Using Daly’s concept of a steady-state economy, Stead emphasized that fundamental shifts in scientific, economic, and management paradigms are necessary to alter the dominant myth of economic wealth and include the planet's well-being as an integral part of economic activity. She extended the concept of enterprise strategy to include ecological considerations and argued that this framework, termed "eco-enterprise strategy", can serve as a basis for ethically and strategically accounting for the Earth as a stakeholder. Moreover, she examined how business organizations in the United States respond to demands for improved environmental performance and determined that firms that effectively institutionalize better environmental performance can gain strategic advantages, while those that do not may face severe legal consequences.

===Spirituality and sustainability===
In the early 2010s, Stead, alongside Ed, studied the association between spirituality and sustainable management. She looked into the debate surrounding whether the earth should be considered a stakeholder in business organizations, where some argue that the earth's status as a stakeholder is based on its crucial role in economic survival, others question this perspective, emphasizing the ecological realities and the spiritual dimension of the Earth's stakeholder status. Additionally, she explored the resurgence of the Green Man archetype, symbolizing a deep connection with the earth, and its impact on business organizations. She noted that businesses are under increasing pressure to embrace sustainability and adopt values that prioritize nature, humanity, and future generations, leading to the accumulation of spiritual capital, the essential element in a shared, strategic vision. In related research, she emphasized the importance of organizations adopting triple bottom line strategies, including ecological, social, and economic aspects, and suggested that cultivating intangible spiritual capabilities like spiritual intelligence and spiritual capital is essential for sustainability to be successfully implemented into organizations' strategies, structures and processes.

==Awards and honors==
- 1986, 1990, 1991 – Faculty Excellence Award, East Tennessee State University
- 1992 – Outstanding Academic Book Award, American Library Choice Magazine
- 1995 – University Faculty Excellence Award, East Tennessee State University
- 2015 – Faculty Emeritus Award, East Tennessee State University
- 2017 – Spirit of Sustainability Award, Auburn University
- 2018 – Student Choice Award, East Tennessee State University

==Bibliography==
===Books===
- Management for a Small Planet (1992) ISBN 9780761902942
- Sustainable Strategic Management (2003) ISBN 9780765635457

===Selected articles===
- Stead, W. E., Worrell, D. L., & Stead, J. G. (1990).

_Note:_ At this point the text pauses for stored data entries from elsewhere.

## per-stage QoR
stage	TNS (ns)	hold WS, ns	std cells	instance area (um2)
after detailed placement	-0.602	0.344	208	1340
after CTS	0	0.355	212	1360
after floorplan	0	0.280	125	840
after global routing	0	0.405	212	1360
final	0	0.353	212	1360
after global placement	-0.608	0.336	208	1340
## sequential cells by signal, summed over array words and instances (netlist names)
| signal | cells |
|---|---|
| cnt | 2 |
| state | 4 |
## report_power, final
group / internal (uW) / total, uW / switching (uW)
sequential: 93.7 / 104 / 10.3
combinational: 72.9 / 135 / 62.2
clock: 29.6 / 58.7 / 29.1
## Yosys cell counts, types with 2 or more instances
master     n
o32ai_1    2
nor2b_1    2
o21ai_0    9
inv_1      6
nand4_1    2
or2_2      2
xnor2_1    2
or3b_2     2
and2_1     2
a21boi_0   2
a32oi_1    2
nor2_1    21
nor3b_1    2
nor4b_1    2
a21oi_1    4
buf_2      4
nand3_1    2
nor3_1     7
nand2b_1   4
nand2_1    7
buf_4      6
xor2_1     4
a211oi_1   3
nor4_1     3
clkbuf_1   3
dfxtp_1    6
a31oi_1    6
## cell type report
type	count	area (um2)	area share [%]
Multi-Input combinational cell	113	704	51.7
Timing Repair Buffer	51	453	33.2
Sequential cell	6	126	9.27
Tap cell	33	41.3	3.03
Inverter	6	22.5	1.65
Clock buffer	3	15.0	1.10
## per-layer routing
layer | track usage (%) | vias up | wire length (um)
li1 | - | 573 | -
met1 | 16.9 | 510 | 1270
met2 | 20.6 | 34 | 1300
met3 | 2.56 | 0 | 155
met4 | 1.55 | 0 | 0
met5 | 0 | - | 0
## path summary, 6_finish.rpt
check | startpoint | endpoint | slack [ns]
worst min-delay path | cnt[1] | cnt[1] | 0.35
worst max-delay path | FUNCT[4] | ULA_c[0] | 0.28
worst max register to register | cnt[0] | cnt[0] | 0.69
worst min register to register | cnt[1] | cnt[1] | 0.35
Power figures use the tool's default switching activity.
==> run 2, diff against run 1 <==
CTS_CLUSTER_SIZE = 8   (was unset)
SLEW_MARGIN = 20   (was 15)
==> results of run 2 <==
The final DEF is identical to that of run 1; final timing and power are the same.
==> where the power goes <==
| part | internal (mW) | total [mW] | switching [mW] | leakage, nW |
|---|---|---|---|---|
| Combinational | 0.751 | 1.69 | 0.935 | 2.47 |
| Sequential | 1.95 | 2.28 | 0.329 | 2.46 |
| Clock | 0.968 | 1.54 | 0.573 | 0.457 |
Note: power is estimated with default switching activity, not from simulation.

An integrative model for understanding and managing ethical behavior in business organizations. Journal of Business Ethics, 9, 233–242.
- Stead, W. E., & Stead, J. G. (1994). Can humankind change the economic myth? Paradigm shifts necessary for ecologically sustainable business. Journal of Organizational Change Management, 7(4), 15–31.
- Stead, J. G., & Stead, E. (2000). Eco-enterprise strategy: Standing for sustainability. Journal of business ethics, 24, 313–329.
- Stead, J. G., & Stead, W. E. (2008). Sustainable strategic management: an evolutionary perspective. International Journal of Sustainable Strategic Management, 1(1), 62–81.
- Stead, J. G., & Stead, W. E. (2014). Building spiritual capabilities to sustain sustainability-based competitive advantages. Journal of Management, Spirituality & Religion, 11(2), 143–158.